4. The concrete material screening apparatus of claim 2, wherein said agitation mechanism further includes a lifting screw; a lifting discharge hole is formed in the side of the upper part of the stirring cavity and is positioned above the protruding part of the lower end of the stirring plate, and a lifting feed hole is formed in the side of the lower part of the stirring cavity; the lifting screw is rotatably arranged in the stirring cavity, and the outer side of the lifting screw is of a helical blade structure for lifting concrete materials.

5. The concrete material screening device of claim 1, wherein the lower end of the mixing chamber is drivingly connected with a crushing driving chamber, and a plurality of crushing blades with different lengths are circumferentially arranged on the outer side of the crushing driving chamber.

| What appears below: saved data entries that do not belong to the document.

What follows belongs to an exercise in optimizing a design on an open flow for small area, a short achievable clock period and few clock cycles; a production flow would make more cautious choices. The RTL was checked by simulation tests, not by an equivalence proof against the original design. Power and IR drop assume default switching activity.

==> design.v <==
`default_nettype none
package i2p_pkg;
    localparam int P_MAX_TOKENS = 64;
endpackage
`default_nettype wire
`default_nettype none
module infix_to_prefix_converter
(
    input  wire logic        i_clk,
    input  wire logic        i_rst_n,
    input  wire logic        i_in_valid,
    output      logic        o_in_stall,
    input  wire logic [2:0]  i_token_kind,
    input  wire logic [1:0]  i_op_code,
    input  wire logic [15:0] i_payload,
    input  wire logic        i_last,
    output      logic        o_out_valid,
    input  wire logic        i_out_stall,
    output      logic [1:0]  o_out_kind,
    output      logic [1:0]  o_out_op,
    output      logic [15:0] o_out_payload,
    output      logic [1:0]  o_status,
    output      logic        o_end_of_run
);
    localparam int N  = 64;
    localparam int FD = 4;
    logic r_rst;               
    always_ff @(posedge i_clk) begin
        r_rst <= !i_rst_n;
    end
    logic        r_iv;
    logic        r_opnd, r_op, r_low, r_lp, r_rp;
    logic [2:0]  r_e3;         
    logic [15:0] r_ipay;
    logic        r_ilast;
    logic        take;
    logic        in_opnd, in_low;
    assign take    = i_in_valid && !o_in_stall;
    assign in_opnd = (i_token_kind == 3'd0) || (i_token_kind == 3'd1);
    assign in_low  = !i_op_code[1];
    always_ff @(posedge i_clk) begin
        r_iv <= take;
    end
    always_ff @(posedge i_clk) begin
        if (take) begin
            r_opnd  <= in_opnd;
            r_op    <= (i_token_kind == 3'd2);
            r_low   <= in_low;
            r_lp    <= (i_token_kind == 3'd3);
            r_rp    <= (i_token_kind == 3'd4);
            r_e3    <= (i_token_kind == 3'd2) ? {1'b1, i_op_code} : {2'b00, i_token_kind[0]};
            r_ipay  <= i_payload;
            r_ilast <= i_last;
        end
    end
    logic [25:0] mem [0:N-1];
    logic [6:0]  wr;           
    logic [6:0]  cnt;          
    logic        ovf;
    logic        perr;
    logic [6:0]  depth;
    logic        hv;           
    logic [5:0]  head, tail;
    logic [6:0]  predL;        
    logic [6:0]  predLo;       
    logic [5:0]  curLp;
    logic [6:0]  c_predL;      
    logic [6:0]  c_predLo;
    logic [5:0]  c_curLp;
    logic [6:0]  P;            
    logic [6:0]  fr;           
    logic [21:0] fq [0:FD-1];
    logic [1:0]  fq_wp, fq_rp;
    logic [2:0]  fq_cnt;
    logic sok;
    logic alloc;
    logic ins;
    assign sok   = !perr && !cnt[6];
    assign alloc = r_iv && sok && (r_opnd || r_op || r_lp);
    assign ins   = r_iv && sok && (r_opnd || r_op);
    logic        s2_v;
    logic [5:0]  s2_new, s2_dat;
    logic        nxt_we;       
    logic [5:0]  rd_nxt;
    logic        tail_mv;
    logic [5:0]  tail_n;
    logic [19:0] rd_save;
    assign nxt_we  = ins && P[6];
    assign rd_nxt  = (s2_v && s2_new == P[5:0]) ? s2_dat : mem[P[5:0]][24:19];
    assign rd_save = {mem[c_curLp][25], mem[c_curLp][18:0]};
    assign tail_mv = P[6] ? (P[5:0] == tail) : !hv;
    assign tail_n  = tail_mv ? wr[5:0] : tail;
    logic [19:0] wsave;
    logic [18:0] wlow;
    assign wsave = {predL, predLo, curLp};
    assign wlow  = r_lp ? wsave[18:0] : {r_e3, r_ipay};
    always_ff @(posedge i_clk) begin
        s2_v   <= ins && r_op && !r_rst;
        s2_new <= wr[5:0];
        s2_dat <= P[6] ? rd_nxt : head;
    end
    always_ff @(posedge i_clk) begin
        if (alloc) begin
            mem[wr[5:0]][25]   <= wsave[19];
            mem[wr[5:0]][18:0] <= wlow;
        end
        if (s2_v) begin
            mem[s2_new][24:19] <= s2_dat;
        end
        if (nxt_we) begin
            mem[P[5:0]][24:19] <= wr[5:0];
        end
    end
    logic [6:0] depth_n;
    logic       perr_n;
    logic [1:0] st_n;
    logic       pop_lvl;
    assign pop_lvl = r_rp && depth != '0;
    assign depth_n = r_lp ? depth + 1'b1 : pop_lvl ? depth - 1'b1 : depth;
    assign perr_n  = perr || (r_rp && depth == '0);
    assign st_n    = (ovf || cnt[6]) ? 2'd2 : (perr_n || depth_n != '0) ? 2'd1 : 2'd0;
    logic        push;
    logic [6:0]  wr_n;
    assign push = r_iv && r_ilast;
    assign wr_n = wr + {6'd0, alloc};
    logic        hv_n;
    logic [5:0]  tl_n;
    logic [6:0]  predL_n, predLo_n;
    always_comb begin
        hv_n     = hv;
        tl_n     = tail;
        predL_n  = predL;
        predLo_n = predLo;
        if (r_iv) begin
            if (r_ilast) begin
                hv_n     = 1'b0;
                predL_n  = '0;
                predLo_n = '0;
            end else if (sok) begin
                if (ins) begin
                    hv_n = 1'b1;
                    tl_n = tail_n;
                    if (r_op && r_low) begin
                        predLo_n = {1'b1, tail_n};
                    end
                end
                if (r_lp) begin
                    predL_n  = {hv, tail};
                    predLo_n = '0;
                end
                if (pop_lvl) begin
                    predL_n  = c_predL;
                    predLo_n = c_predLo;
                end
            end
        end
    end
    always_ff @(posedge i_clk) begin
        if (in_opnd) begin
            P <= {hv_n, tl_n};
        end else if (in_low || !predLo_n[6]) begin
            P <= predL_n;
        end else begin
            P <= predLo_n;
        end
    end
    always_ff @(posedge i_clk) begin
        if (r_rst) begin
            wr     <= '0;
            cnt    <= '0;
            ovf    <= 1'b0;
            perr   <= 1'b0;
            depth  <= '0;
            hv     <= 1'b0;
            predL  <= '0;
            predLo <= '0;
        end else begin
            hv     <= hv_n;
            predL  <= predL_n;
            predLo <= predLo_n;
            if (r_iv) begin
                wr <= wr_n;
                if (r_ilast) begin
                    cnt   <= '0;
                    ovf   <= 1'b0;
                    perr  <= 1'b0;
                    depth <= '0;
                end else begin
                    if (cnt[6]) begin
                        ovf <= 1'b1;
                    end else begin
                        cnt <= cnt + 1'b1;
                    end
                    perr  <= perr_n;
                    depth <= depth_n;
                end
            end
        end
    end
    always_ff @(posedge i_clk) begin
        tail <= tl_n;
        if (r_iv && sok) begin
            if (ins && !P[6]) begin
                head <= wr[5:0];
            end
            if (r_lp) begin
                curLp    <= wr[5:0];
                c_predL  <= predL;
                c_predLo <= predLo;
                c_curLp  <= curLp;
            end
            if (pop_lvl) begin
                curLp    <= c_curLp;
                {c_predL, c_predLo, c_curLp} <= rd_save;
            end
        end
    end
    logic        pop;
    logic [21:0] fh;
    logic        fh_hv;
    logic [5:0]  fh_head, fh_tail;
    logic [6:0]  fh_endp;
    logic [1:0]  fh_st;
    assign fh = fq[fq_rp];
    assign {fh_hv, fh_head, fh_tail, fh_endp, fh_st} = fh;
    always_ff @(posedge i_clk) begin
        if (push) begin
            fq[fq_wp] <= {hv || ins, (ins && !P[6]) ? wr[5:0] : head, ins ? tail_n : tail, wr_n, st_n};
        end
    end
    always_ff @(posedge i_clk) begin
        if (r_rst) begin
            fq_wp  <= '0;
            fq_rp  <= '0;
            fq_cnt <= '0;
        end else begin
            if (push) fq_wp <= fq_wp + 1'b1;
            if (pop)  fq_rp <= fq_rp + 1'b1;
            fq_cnt <= fq_cnt + {2'd0, push} - {2'd0, pop};
        end
    end
    logic        act;
    logic [5:0]  ptr;
    logic        out_free;
    logic        out_ld;
    logic [25:0] wd;
    logic        at_end;
    logic [1:0]  ld_kind, ld_op, ld_st;
    logic [15:0] ld_pay;
    logic        ld_end;
    logic        fr_ld_end, fr_ld_op;
    logic [5:0]  fr_d;
    logic [6:0]  fr_op;
    assign out_free = !o_out_valid || !i_out_stall;
    assign wd       = mem[ptr];
    assign at_end   = (ptr == fh_tail);
    assign fr_d     = ptr + 6'd1 - fr[5:0];
    assign fr_op    = fr + ((fr_d == '0) ? 7'd64 : {1'b0, fr_d});
    always_comb begin
        out_ld    = 1'b0;
        pop       = 1'b0;
        fr_ld_end = 1'b0;
        fr_ld_op  = 1'b0;
        ld_kind   = wd[18] ? 2'd2 : {1'b0, wd[16]};
        ld_op     = wd[18] ? wd[17:16] : 2'd0;
        ld_pay    = wd[15:0];
        ld_st     = 2'd0;
        ld_end    = at_end;
        if (act) begin
            if (out_free) begin
                out_ld = 1'b1;
                if (at_end) begin
                    pop       = 1'b1;
                    fr_ld_end = 1'b1;
                end else if (!wd[18]) begin
                    fr_ld_op = 1'b1;
                end
            end
        end else if (fq_cnt != '0) begin
            if (fh_st != 2'd0) begin
                ld_kind = 2'd0;
                ld_op   = 2'd0;
                ld_pay  = 16'd0;
                ld_st   = fh_st;
                ld_end  = 1'b1;
                if (out_free) begin
                    out_ld    = 1'b1;
                    pop       = 1'b1;
                    fr_ld_end = 1'b1;
                end
            end else if (!fh_hv) begin
                pop       = 1'b1;
                fr_ld_end = 1'b1;
            end
        end
    end
    always_ff @(posedge i_clk) begin
        if (r_rst) begin
            act <= 1'b0;
            fr  <= '0;
        end else begin
            if (act) begin
                if (out_free) begin
                    if (at_end) begin
                        act <= 1'b0;
                    end
                end
            end else if (fq_cnt != '0 && fh_st == 2'd0 && fh_hv) begin
                act <= 1'b1;
            end
            if (fr_ld_end) begin
                fr <= fh_endp;
            end else if (fr_ld_op) begin
                fr <= fr_op;
            end
        end
    end
    always_ff @(posedge i_clk) begin
        if (!i_rst_n) begin
            o_out_valid <= 1'b0;
        end else if (out_ld && !r_rst) begin
            o_out_valid <= 1'b1;
        end else if (!i_out_stall) begin
            o_out_valid <= 1'b0;
        end
    end
    always_ff @(posedge i_clk) begin
        if (act) begin
            if (out_free) begin
                ptr <= wd[24:19];
            end
        end else begin
            ptr <= fh_head;
        end
        if (out_ld) begin
            o_out_kind    <= ld_kind;
            o_out_op      <= ld_op;
            o_out_payload <= ld_pay;
            o_status      <= ld_st;
            o_end_of_run  <= ld_end;
        end
    end
    logic [6:0] occ;
    logic [6:0] cnt_n;
    logic [2:0] fcnt_c;
    logic       sp_skip;
    logic       sp_stall, fq_stall;
    assign occ    = wr - fr;
    assign cnt_n  = (r_iv && r_ilast) ? 7'd0 : (r_iv && !cnt[6]) ? cnt + 1'b1 : cnt;
    assign fcnt_c = fq_cnt + {2'd0, push};
    assign sp_skip  = take ? (!i_last && cnt_n >= 7'd63) : cnt_n[6];
    assign sp_stall = !sp_skip && (take ? (occ >= 7'd62) : (occ >= 7'd63));
    assign fq_stall = (take && i_last) ? (fcnt_c >= 3'(FD - 1)) : (fcnt_c >= 3'(FD));
    always_ff @(posedge i_clk) begin
        if (!i_rst_n) begin
            o_in_stall <= 1'b1;
        end else if (r_rst) begin
            o_in_stall <= 1'b0;
        end else begin
            o_in_stall <= sp_stall || fq_stall;
        end
    end
endmodule
`default_nettype wire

6. The concrete material screening device of claim 1, wherein the concrete material screening device comprises a slag discharge mechanism, the slag discharge mechanism comprising a slag discharge chamber; one side of the lower end part of the inner screen body is provided with a slag discharging window, and the outer side of the slag discharging window is communicated with a slag discharging cavity; the outer end part of the slag discharging cavity extends out of the outer sieve shell; and a slag discharging valve plate opened through a slag discharging electric pole is arranged on the slag discharging cavity.

7. The concrete material screening device of claim 6, wherein the inner screen body is provided with a through plugging groove, the slag discharge mechanism further comprises a slag discharge plugging plate and a slag discharge plugging bidirectional electric pole, and the slag discharge plugging plate is arranged corresponding to the inside and the outside of the plugging groove; the deslagging plugging bidirectional electric pole is arranged on the outer screen shell and is positioned on the outer side of the inner screen body, and moving ends on two sides of the deslagging plugging bidirectional electric pole are respectively and correspondingly connected with the deslagging plugging plates on two corresponding sides; the inner side of the plugging groove is hinged with a plugging cover plate.

8. The concrete material screening device of claim 7, wherein a slag discharge closed groove is formed in the outer side of the lower portion of the stirring cavity, the slag discharge closed groove is located below the lifting feed inlet, and a slag discharge closed bearing is rotatably mounted in the slag discharge closed groove; the inner end part of the slag discharge plugging plate is of an arc-shaped structure and is arranged corresponding to the slag discharge sealing groove.

9. The concrete material screening apparatus of claim 6, wherein the inner end of the slag discharge plugging plate is provided with a plugging proximity switch.

10. The concrete material screening device of claim 6, wherein the deslagging plugging bidirectional electric pole is rotatably mounted on an outer screen shell through a dredging rotating plate, the outer screen shell is provided with a dredging steering motor, and a rotating power output end of the dredging steering motor is connected with a rotating power input end of the dredging rotating plate.